This design comes from an exercise in tuning for small area on the open sky130 flow, not from production work.
In this exercise RTL edits were held to simulation tests only and were not proved equivalent to the original.
Power is estimated from default activity; no workload was simulated.

$ cat design/flow/flow/run.sh
#!/bin/bash
# Standard ORFS layout with two placement/CTS arguments changed:
#  - port buffers use the smallest buffer cell
#  - CTS clusters up to 25 sinks within 100 um and adds no dummy loads
set -euo pipefail
export BUFFER_PORTS_ARGS="-buffer_cell sky130_fd_sc_hd__buf_1"
export CTS_ARGS="-sink_clustering_enable -repair_clock_nets -sink_clustering_size 25 -sink_clustering_max_diameter 100 -dont_use_dummy_load"
bash standard.sh > standard_flow.log 2>&1
$ cat design/flow/standard.sh
#!/bin/bash
# synth_recipe.tcl (not shown) runs the flow's synth.tcl, then flattens the netlist and writes it again
# the make line also repeats each setting of config.mk as NAME=value (left out here)
make -C /OpenROAD-flow-scripts/flow DESIGN_CONFIG=/design/flow/config.mk WORK_HOME=/design/flow/orfs CLKGATE_MAP_FILE= SYNTH_SCRIPT=/design/flow/synth_recipe.tcl "${@:-finish}"
$ cat design/flow/config.mk
export PLATFORM = sky130hd
export DESIGN_NAME = async_fifo_dual
export DESIGN_NICKNAME = async_fifo_dual
export VERILOG_FILES = /design/flow/design.v
export SDC_FILE = /design/flow/constraint.sdc
export NUM_CORES = 4
export LEC_CHECK = 0
export CAP_MARGIN = 0
export CORE_MARGIN = 2
export CORE_UTILIZATION = 80
export SLEW_MARGIN = 0
export SYNTH_HIERARCHICAL = 1
$ cat design/flow/constraint.sdc
create_clock -name core_clock -period 13.0 [get_ports {clk}]
set_input_delay 2.6000 -clock core_clock [delete_from_list [all_inputs] [get_ports {clk}]]
set_output_delay 2.6000 -clock core_clock [all_outputs]
set_load 0.01 [all_outputs]
$ cat design/flow/design.v
module afd_aoi222 (
    input  wire a0, input wire b0,
    input  wire a1, input wire b1,
    input  wire a2, input wire b2,
    output wire y
);
    assign y = ~((a0 & b0) | (a1 & b1) | (a2 & b2));
endmodule
module afd_aoi22 (
    input  wire a0, input wire b0,
    input  wire a1, input wire b1,
    output wire y
);
    assign y = ~((a0 & b0) | (a1 & b1));
endmodule
This design comes from an exercise in tuning for small area, a short achievable clock period and few clock cycles on the open sky130 flow, not from production work. The RTL was checked by simulation tests, not by an equivalence proof against the original design. Power figures rest on the tool's default switching activity, not on a simulated workload.

==> design.v <==
module wiau_mix (
    input  wire         clk,
    input  wire         rst,
    input  wire         start,
    input  wire [1:0]   op,
    input  wire [255:0] a,
    input  wire [255:0] b,
    output wire         ready,
    output reg          done,
    output wire [255:0] res1,
    output wire [255:0] res2
);
    localparam [1:0] S_IDLE = 2'd0,
                     S_LOAD = 2'd1,
                     S_MUL  = 2'd2,
                     S_UPD  = 2'd3;
    localparam [1:0] OP_MUL  = 2'b00,
                     OP_FOLD = 2'b01;
    function [255:0] rc;
        input [3:0] k;
        begin
            case (k)
                4'd0:    rc = 256'hA14517CC6B9457111EED5B8ADF128686144788148B18FDE030C00661B7D16E9D;
                4'd1:    rc = 256'hB89BA24891F7B2E6EF3F8B62B71933E050C4A6157AB766CCFA2BA143E9029653;
                4'd2:    rc = 256'hDAE07DE7F6269D97ED0DDB59924B141A0AE36687AA58C29FE8293AF2918F493B;
                4'd3:    rc = 256'hF4DAEDD2C0C4EDDE50536BB743875DACFDB214852CCF272E53A3540F5E5AA011;
                4'd4:    rc = 256'h8E55B096FCD22D4E3C1E6D49368331170AE1A0B51EA515B26EF98EFB6EBF35E3;
                4'd5:    rc = 256'h967C447C6D8174067BC5196B06DC9887214AC2F50046DC650F9BFA326367AEB7;
                4'd6:    rc = 256'hA48FE0A92BC653E6EC03C7ED7E59981B3E3A27D8D8E54797D607FE20B08D6175;
                4'd7:    rc = 256'hAAC717B5769B604627896D0E27F2C11E281E73BE041F0383A937169045FB3849;
                default: rc = 256'hB601EAA628C0C090AC51900EAB494A5C236EDD364B4DF8C45A0CDAED7DF05AED;
            endcase
        end
    endfunction
    reg [1:0]   state;
    reg [1:0]   op_r;
    reg [3:0]   round;       
    reg [7:0]   cnt;         
    reg [255:0] w1, w2;      
    reg [255:0] mcand;       
    reg [255:0] mplier;      
    reg [511:0] acc;         
    wire         is_hstep = op_r[1];
    wire [255:0] rck      = rc(round);
    wire [256:0] psum     = {1'b0, acc[511:256]} + {1'b0, (mplier[0] ? mcand : 256'd0)};
    wire [255:0] prod_hi  = acc[511:256];
    wire [255:0] prod_lo  = acc[255:0];
    wire [255:0] fold     = prod_hi ^ prod_lo;
    assign ready = (state == S_IDLE);
    assign res1  = w1;
    assign res2  = w2;
    always @(posedge clk) begin
        if (rst) begin
            state <= S_IDLE;
            done  <= 1'b0;
        end else begin
            done <= 1'b0;
            case (state)
                S_IDLE: begin
                    if (start) begin
                        op_r  <= op;
                        w1    <= a;
                        w2    <= b;
                        round <= 4'd0;
                        state <= S_LOAD;
                    end
                end
                S_LOAD: begin
                    if (!is_hstep) begin
                        mcand  <= w1;
                        mplier <= w2;
                    end else if (!round[0]) begin
                        mcand  <= w2 ^ rck;      
                        mplier <= rck;
                    end else begin
                        mcand  <= w1 ^ rck;      
                        mplier <= rck;
                    end
                    acc   <= 512'd0;
                    cnt   <= 8'd0;
                    state <= S_MUL;
                end
                S_MUL: begin
                    acc    <= {psum, acc[255:1]};
                    mplier <= {1'b0, mplier[255:1]};
                    cnt    <= cnt + 8'd1;
                    if (cnt == 8'd255)
                        state <= S_UPD;
                end
                S_UPD: begin
                    if (is_hstep) begin
                        if (!round[0])
                            w1 <= w1 + fold;
                        else
                            w2 <= w2 + fold;
                        if (round == 4'd8) begin
                            done  <= 1'b1;
                            state <= S_IDLE;
                        end else begin
                            round <= round + 4'd1;
                            state <= S_LOAD;
                        end
                    end else begin
                        w1    <= (op_r == OP_FOLD) ? fold : prod_lo;
                        w2    <= prod_hi;
                        done  <= 1'b1;
                        state <= S_IDLE;
                    end
                end
            endcase
        end
    end
endmodule
What follows belongs to an exercise in optimizing a design on an open flow for small area, a short achievable clock period and few clock cycles; a production flow would make more cautious choices.
No activity file was given, so power comes from the tool's default toggle rates.

==> flow/design.v (excerpt) <==
module bgfc_rx (
    input  wire        clk,
    input  wire        rst,
    input  wire        unknown_fatal,
    input  wire        rx_valid,
    input  wire [7:0]  rx_data,
    output wire        rx_ready,
    input  wire        reg_valid,
    input  wire        reg_unreg,
    input  wire [1:0]  reg_dir,
    input  wire [7:0]  reg_class,
    input  wire [7:0]  reg_cmd,
    input  wire [7:0]  reg_tag,
    output reg         reg_done,
    output reg         reg_err,
    output reg         fld_valid,
    output reg  [3:0]  fld_index,
    output reg  [3:0]  fld_type,
    output reg         fld_elem,
    output reg  [47:0] fld_data,
    output reg         done_valid,
    output wire [3:0]  done_status,
    output wire        done_event,
    output wire [7:0]  done_class,
    output wire [7:0]  done_cmd,
    output wire [10:0] done_len,
    output reg         done_handled,
    output reg  [7:0]  done_tag,
    output wire [10:0] done_cur,
    output wire [3:0]  done_fidx,
    output reg  [8:0]  done_need,
    output wire        halted
);
Size: about 170 I/O pins, ~0.020 mm^2 of cells after synthesis.
Settings: LEC_CHECK=0, CAP_MARGIN=20, CORE_MARGIN=2, CORE_UTILIZATION=40, CTS_CLUSTER_DIAMETER=60, CTS_CLUSTER_SIZE=25, SETUP_SLACK_MARGIN=4.5, SLEW_MARGIN=20; clock period 7.0 ns.
standard.sh (not shown) runs the stock make flow with config.mk's settings and CLKGATE_MAP_FILE= SYNTH_SCRIPT=/design/flow/synth_recipe.tcl, a recipe that flattens the netlist after the stock synthesis.
==> flow/flow/run.sh <==
#!/bin/bash
set -euo pipefail
export BUFFER_PORTS_ARGS="-buffer_cell sky130_fd_sc_hd__buf_1"
export CTS_ARGS="-sink_clustering_enable -repair_clock_nets -sink_clustering_size 25 -sink_clustering_max_diameter 60 -sink_clustering_levels 1"
bash standard.sh > standard.log 2>&1
Next try:
--- a/flow/design.v
+++ b/flow/design.v
@@ -258,27 +258,25 @@
     reg        h0, h1, h2, h3, pl;      
     reg        ev_t;                    
     reg  [2:0] lh_t;
     reg        ev;
     reg  [10:0] len;
     reg  [7:0] cls, cmd;
     reg        z;                       
     reg  [1:0] hit2;
     wire       hit = |hit2;
-    reg  [11:0] cd;                     
     reg        st_mal, st_unk;          
     reg  [4:0] idx;
     reg        err;
     reg  [3:0] ty;                      
     reg  [3:0] fidx;
     reg  [3:0] dfidx;                   
-    reg  [5:1] bt;                      
-    wire [6:0] btx = {1'b0, bt, 1'b1};
+    reg  [2:0] bp;                      
     reg        abody;                   
     reg  [7:0] acnt;                    
     reg  [10:0] rem;                    
     reg  [10:0] cur;                    
     reg        inc;                     
     reg        npend;                   
     reg        spend;                   
     reg        n2;                      
     reg        fin;                     
@@ -297,22 +295,22 @@
     assign done_cmd    = cmd;
     assign done_len    = len;
     assign done_cur    = cur;
     assign done_fidx   = dfidx;
     wire [1:0] lk_hit;
     wire       lk_nop1, lk_nop2, lk_e21;
     wire [4:0] lk_idx;
     wire [3:0] lk_t0;
     wire [2:0] lk_place;
-    wire [11:0] cd_n;
+    wire [11:0] cd;                     
     bgfc_catalog_class u_class (
-        .class_id (reg_valid ? reg_class : ib),
-        .cd       (cd_n)
+        .class_id (cls),
+        .cd       (cd)
     );
     bgfc_catalog_lookup u_lookup (
         .is_event   (ev_t),
         .cd         (cd),
         .command_id (ib),
         .rot        (ph + 3'd1),
         .place      (lk_place),
         .hit        (lk_hit),
         .idx        (lk_idx),
@@ -340,27 +338,27 @@
     wire       pb     = iv & pl;                   
     wire       live   = ~err;             
     wire       last   = (rem == 11'd1);
     wire       rhz    = (rem[10:3] == 8'd0);
     wire       few    = rhz & ((wc == 2'd1) ? (rem[2:1] == 2'b00) :
                                (wc == 2'd2) ? ~rem[2] :
                                (wc == 2'd3) ? ~(rem[2] & rem[1]) : 1'b0);
     wire       cnt_big = (rem[10:8] == 3'd0) && (ib >= rem[7:0]);
     wire       cnt_odd = t_u16a & ib[0];
-    wire       e_last = abody ? (~ty[0] | bt[1]) :
-                        (wc == 2'd0) | ((wc == 2'd1) & bt[1]) |
-                        ((wc == 2'd2) & bt[3]) | ((wc == 2'd3) & bt[5]);
+    wire       e_last = abody ? (~ty[0] | bp[0]) :
+                        (wc == 2'd0) | ((wc == 2'd1) & bp[0]) |
+                        ((wc == 2'd2) & bp[1] & bp[0]) | ((wc == 2'd3) & bp[2] & bp[0]);
     wire       x_el    = pb & (t_fix | abody);          
     wire       x_cnt   = pb & t_arr & ~abody;           
     wire       d_el    = x_el & live;
     wire       d_cnt   = x_cnt & live;
     wire       d_left  = pb & live & t_end;             
-    wire       d_short = d_el & ~abody & ~bt[1] & few;
+    wire       d_short = d_el & ~abody & (bp == 3'd0) & few;
     wire       d_cbad  = d_cnt & (cnt_big | cnt_odd);
     wire       e_done  = d_el & e_last;
     wire       f_done  = (e_done & (~abody | (acnt == 8'd1))) | (d_cnt & (ib == 8'd0));
     wire       d_err   = d_left | d_short | d_cbad;
     wire       nop_cls = (~ev_t & cd[6]) | (ev_t & cd[8]);
     wire       f_err   = fin & live & ~t_end;           
     integer i;
     reg [47:0] fd_n;
     reg        ext;
@@ -373,22 +371,22 @@
         end
         if (iv & h1) begin
             ev  <= ev_t;
             len <= {lh_t, ib};
         end
         if (iv & h2)
             cls <= ib;
         if (iv & h3)
             cmd <= ib;
-        if ((iv & h2) | reg_valid)
-            cd <= cd_n;
-        if (reg_valid)
+        if (reg_valid) begin
             ev_t <= reg_dir[1];
+            cls  <= reg_class;
+        end
         if (rst) begin
             h0 <= 1'b1; h1 <= 1'b0; h2 <= 1'b0; h3 <= 1'b0; pl <= 1'b0;
         end else if (iv) begin
             if (h0) begin h0 <= 1'b0; h1 <= 1'b1; end
             if (h1) begin h1 <= 1'b0; h2 <= 1'b1; end
             if (h2) begin h2 <= 1'b0; h3 <= 1'b1; end
             if (h3) begin h3 <= 1'b0; if (z) h0 <= 1'b1; else pl <= 1'b1; end
             if (pl & last) begin pl <= 1'b0; h0 <= 1'b1; end
         end
@@ -408,26 +406,26 @@
         inc <= pb & live;
         if (iv & h3)
             cur <= 11'd0;
         else if (inc & ~err)
             cur <= cur + 11'd1;
         if (iv & h3) begin
             err   <= 1'b0;
             fidx  <= lk_nop2 ? 4'd2 : (lk_nop1 ? 4'd1 : 4'd0);
             ty    <= lk_t0;
-            bt    <= 5'd0;
+            bp    <= 3'd0;
             abody <= 1'b0;
             npend <= 1'b0;
         end else begin
             if (d_err | f_err)
                 err <= 1'b1;
             if (d_el)
-                bt <= e_last ? 5'd0 : {bt[4:1], 1'b1};
+                bp <= e_last ? 3'd0 : bp + 3'd1;
             if (d_cnt & (ib != 8'd0))
                 abody <= 1'b1;
             if (f_done) begin
                 abody <= 1'b0;
                 ty    <= nxt;
                 fidx  <= skip ? 4'd2 : fidx + 4'd1;
                 npend <= skip & ~last;
             end else if (pb)
                 npend <= 1'b0;
@@ -447,21 +445,21 @@
             acnt <= ib;
         else if (x_el & abody)
             acnt <= acnt - 8'd1;
         fd_n = fld_data;
         ext  = ~abody & t_sgn & ib[7];
         if (x_cnt) begin
             fd_n = {40'd0, ib};
         end else if (x_el) begin
             for (i = 0; i < 6; i = i + 1) begin
-                if (btx[i] & ~btx[i + 1])
+                if (bp == i)
                     fd_n[8*i +: 8] = ib;
-                else if (e_last & ~btx[i])
+                else if (e_last && i > bp)
                     fd_n[8*i +: 8] = {8{ext}};
             end
         end
         fld_index <= fidx;
         fld_type  <= ty[3] ? ty : {1'b0, ty[1:0], ty[2]};
         fld_elem  <= abody;
         if (pb & npend) begin
             fd_n = 48'd0;
             fld_index <= 4'd1;
Result: Total power went down by 4.4%. Worst setup slack degrades by 67 ps. Global-route usage went up by 1.3 points. Sequential share of layout area went down by 0.49 points. Clock skew went up by 17 ps. Routed wire length went down by 2.7%. Via count went down by 4.0%. Design area went down by 2.6%. Sequential cell count went down by 14. Count of clock-buffer cells in the layout went down by 2. Hold slack degrades by 21 ps. Utilization went up by 2.0 points. Die area went down by 6.5%.
Function was not checked in any run of this note: the RTL went through the layout flow alone.

[afterwards: timing with drivers on the ports]
Ports are ideal in the flow. The routed layouts listed here were re-timed in OpenROAD. Step 1, drivers: a clkbuf_16 drives clk and a buf_2 each remaining input, both assumed. Step 2 also shifts input and output timing later by t, the mid clock arrival at the registers, as if the neighbouring blocks saw the same clock. Slacks: ideal / step 1 / step 2; pairs: ideal / step 1.
run | shift t [ns] | slack for setup (ns) | worst setup path after step 2 | pins driven straight from the clock port
the first run | 0.623 | 4.438 / 4.380 / 4.256 | input to register | 1
the second run | 0.623 | 4.371 / 4.323 / 4.238 | input to register | 1
After both steps setup and hold are still met in every run listed. The setup slack of the first run, which loses most, moves by -0.058 ns with the drivers and by -0.182 ns with both steps.
This is an optimization exercise on Yosys and OpenROAD, whose aim is small area, not a production implementation. Only simulation tests tie the RTL to the original design; equivalence was not proved. Power and IR drop assume default switching activity.

== run 1 ==
Design owc, start of the top module:
module owc (
    input  wire        clk,
    input  wire        rst_n,
    input  wire        host_req,
    input  wire        host_we,
    input  wire [6:0]  host_addr,
    input  wire [1:0]  host_size,
    input  wire [31:0] host_wdata,
    output reg  [31:0] host_rdata,
    output wire        host_err,
    output reg         ow_oe,
    input  wire        ow_in,
    output wire        irq
);
    localparam [2:0] RC_OK = 3'd0, RC_DNF = 3'd1, RC_BADPARAM = 3'd2,
                     RC_OPERR = 3'd3, RC_ILLEGAL = 3'd4;
    reg [15:0] cmd_q;           
    reg        cmd_v;
    reg        busy;
    reg        done;
    reg [2:0]  result;
    reg        present;
    reg        ready;
    reg        ovr;
    reg        ie;
    reg [7:0]  rxdata;          
    reg        rx_v;
    reg [71:0] dsr;             
    reg [12:0] traw;            
    reg [9:0]  volt;
    reg [10:0] curr;
    reg [7:0]  cap;
  ...
Size in the first run: ~170 flip-flops, ~81 I/O pins, about 0.0085 mm2 of cells after synthesis.
Settings: LEC_CHECK=0, CAP_MARGIN=20, CORE_MARGIN=2, CORE_UTILIZATION=65, PLACE_DENSITY=0.75, SLEW_MARGIN=20; clock period 125.0 ns.
standard.sh (not shown) runs the stock make flow with config.mk's settings and CLKGATE_MAP_FILE= SYNTH_SCRIPT=/design/flow/synth_recipe.tcl, a recipe that flattens the netlist after the stock synthesis.
==> flow/flow/run.sh <==
#!/bin/bash
# Own layout flow: the standard ORFS flow (standard.sh) with these changes.
#  1. Synthesis maps the logic with an area-oriented ABC script (abc_area.script
#     here, used through a copy of the ORFS scripts folder) and buffers
#     pass-through outputs with the smallest buffer, without the adder cell
#     mapping (ADDER_MAP_FILE empty); everything else about
#     synthesis (synth_recipe.tcl, flatten, renaming) is the standard one.
#  2. Port buffers use the smallest buffer cell.
#  3. Clock tree synthesis uses clkbuf_8 and no dummy loads.
# Each step's full output goes to a log file in this folder.
set -euo pipefail
W=$PWD
rm -rf "$W/scripts_area"
cp -r "$FLOW_HOME/scripts" "$W/scripts_area"
cp "$W/flow/abc_area.script" "$W/scripts_area/abc_area.script"

bash standard.sh synth SCRIPTS_DIR="$W/scripts_area" ABC_AREA=1 \
  MIN_BUF_CELL_AND_PORTS="sky130_fd_sc_hd__buf_1 A X" ADDER_MAP_FILE= > "$W/synth.log" 2>&1

bash standard.sh finish \
  BUFFER_PORTS_ARGS="-buffer_cell sky130_fd_sc_hd__buf_1" \
  CTS_ARGS="-sink_clustering_enable -repair_clock_nets -dont_use_dummy_load -buf_list sky130_fd_sc_hd__clkbuf_8" \
  > "$W/layout.log" 2>&1
==> flow/flow/abc_area.script <==
strash
balance -l
resub -K 6 -l
rewrite -l
resub -K 6 -N 2 -l
refactor -l
resub -K 8 -l
balance -l
resub -K 8 -N 2 -l
rewrite -l
resub -K 10 -l
rewrite -z -l
resub -K 10 -N 2 -l
balance -l
resub -K 12 -l
refactor -z -l
resub -K 12 -N 2 -l
rewrite -z -l
balance -l
balance -l
resub -K 6 -l
rewrite -l
resub -K 6 -N 2 -l
refactor -l
resub -K 8 -l
balance -l
resub -K 8 -N 2 -l
rewrite -l
resub -K 10 -l
rewrite -z -l
resub -K 10 -N 2 -l
balance -l
resub -K 12 -l
refactor -z -l
resub -K 12 -N 2 -l
rewrite -z -l
balance -l
&get -n
&dch -f
&nf -p -F 8 -R 1000 -E 50
&put
Setup changes, run 1 to run 2
-- flow/design.v --
<<< run 1, line 209
    wire byte_end = busy && end_ev && !a_rst && ((bitn == 3'd7) || rbit);
    wire step_inc = (busy && end_ev && a_rst && !rst_fail) || byte_end;
    wire wr_temp = (fin_ok && (op == 8'h25)) || (fin_bad && (op == 8'h40));
    wire wr_volt = (fin_ok && (op == 8'h24)) || (fin_bad && (op == 8'h41));
    wire wr_curr = (fin_ok && (op == 8'h26)) || (fin_bad && (op == 8'h42));
    wire wr_cap  = (fin_ok && (op == 8'h27)) || (fin_bad && (op == 8'h43));
    wire [9:0]  cm = {dsr[49:48], dsr[47:40]};
    wire        cneg = (dsr[55:50] != 6'd0);
>>> run 2, line 209
    wire byte_end = busy && end_ev && !a_rst && ((bitn == 3'd7) || rbit);
    wire step_inc = (busy && end_ev && a_rst && !rst_fail) || byte_end;
    wire wr_temp = busy && ((op == 8'h25) || (op == 8'h40));
    wire wr_volt = busy && ((op == 8'h24) || (op == 8'h41));
    wire wr_curr = busy && ((op == 8'h26) || (op == 8'h42));
    wire wr_cap  = busy && ((op == 8'h27) || (op == 8'h43));
    wire wr_rdy  = busy && (op >= 8'h22) && (op <= 8'h25);
    wire [9:0]  cm = {dsr[49:48], dsr[47:40]};
    wire        cneg = (dsr[55:50] != 6'd0);
<<< run 1, line 273
                endcase
            end
            if (fin_ok && (op2x && (op[2:1] == 2'b01 || op[2:1] == 2'b10)))
                ready <= ~busy_bit;
            if (wr_temp) temp_v <= 1'b1;
>>> run 2, line 274
                endcase
            end
            if (wr_rdy)
                ready <= ~busy_bit;
            if (wr_temp) temp_v <= 1'b1;
Notes after the runs:
Run 2: PASS, flow complete, no timing, DRC or antenna violations. Most heavily used metal layer in global routing = met2: run 2; most heavily used metal layer in global routing = met1: run 1. Comparing run 1 with run 2, the layout sequential cell count came out essentially unchanged. Delta (run 2 minus run 1): upper clock frequency limit moved down, sum of internal, switching and leakage power moved up. On via count of the first global-routing pass: between run 2 and run 1, it ends up higher for run 2. In run 2 the power share of the combinational group turned out 0.4 points higher than in run 1. Setup WNS run 1 -> run 2: worse. Status: global-route usage parity (run 1, run 2). The final reports for run 2 and run 1 show mean area per synthesized cell lower in the former.

re-timing with driven ports:
Ports are ideal in the flow. The routed layouts listed here were re-timed in OpenROAD.
Step 1: set_driving_cell puts a clkbuf_16 on clk and a buf_2 on each other input, an assumption about the parent block.
Step 2 adds t to the input delays and takes it off the output delays; t is the mean of the earliest and latest rising clock arrival at the registers after step 1. Input paths then give back, and output paths get back, about the clock's delay inside the block.
Slacks: ideal ports / drivers / drivers and shift; pairs: ideal ports / drivers.
run | t (ns) | slack for setup (ns) | latest minus earliest clock arrival (ns) | worst slew at a driven data input, ns
run 1 | 0.488 | 72.429 / 72.382 / 72.382 | 0.031 / 0.030 | 0.04
run 2 | 0.497 | 72.131 / 72.101 / 72.101 | 0.030 / 0.030 | 0.04
After both steps every run listed still meets setup and hold. For run 1, which loses most, drivers alone change the setup slack by -0.047 ns; drivers and shift together by -0.047 ns.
○ ○ ○ ○
Every line from the start of the listing through the line with "export DESIGN_NAME = async_fifo_dual" should be reproduced exactly, and no other line.

This design comes from an exercise in tuning for small area on the open sky130 flow, not from production work.
In this exercise RTL edits were held to simulation tests only and were not proved equivalent to the original.
Power is estimated from default activity; no workload was simulated.

$ cat design/flow/flow/run.sh
#!/bin/bash
# Standard ORFS layout with two placement/CTS arguments changed:
#  - port buffers use the smallest buffer cell
#  - CTS clusters up to 25 sinks within 100 um and adds no dummy loads
set -euo pipefail
export BUFFER_PORTS_ARGS="-buffer_cell sky130_fd_sc_hd__buf_1"
export CTS_ARGS="-sink_clustering_enable -repair_clock_nets -sink_clustering_size 25 -sink_clustering_max_diameter 100 -dont_use_dummy_load"
bash standard.sh > standard_flow.log 2>&1
$ cat design/flow/standard.sh
#!/bin/bash
# synth_recipe.tcl (not shown) runs the flow's synth.tcl, then flattens the netlist and writes it again
# the make line also repeats each setting of config.mk as NAME=value (left out here)
make -C /OpenROAD-flow-scripts/flow DESIGN_CONFIG=/design/flow/config.mk WORK_HOME=/design/flow/orfs CLKGATE_MAP_FILE= SYNTH_SCRIPT=/design/flow/synth_recipe.tcl "${@:-finish}"
$ cat design/flow/config.mk
export PLATFORM = sky130hd
export DESIGN_NAME = async_fifo_dual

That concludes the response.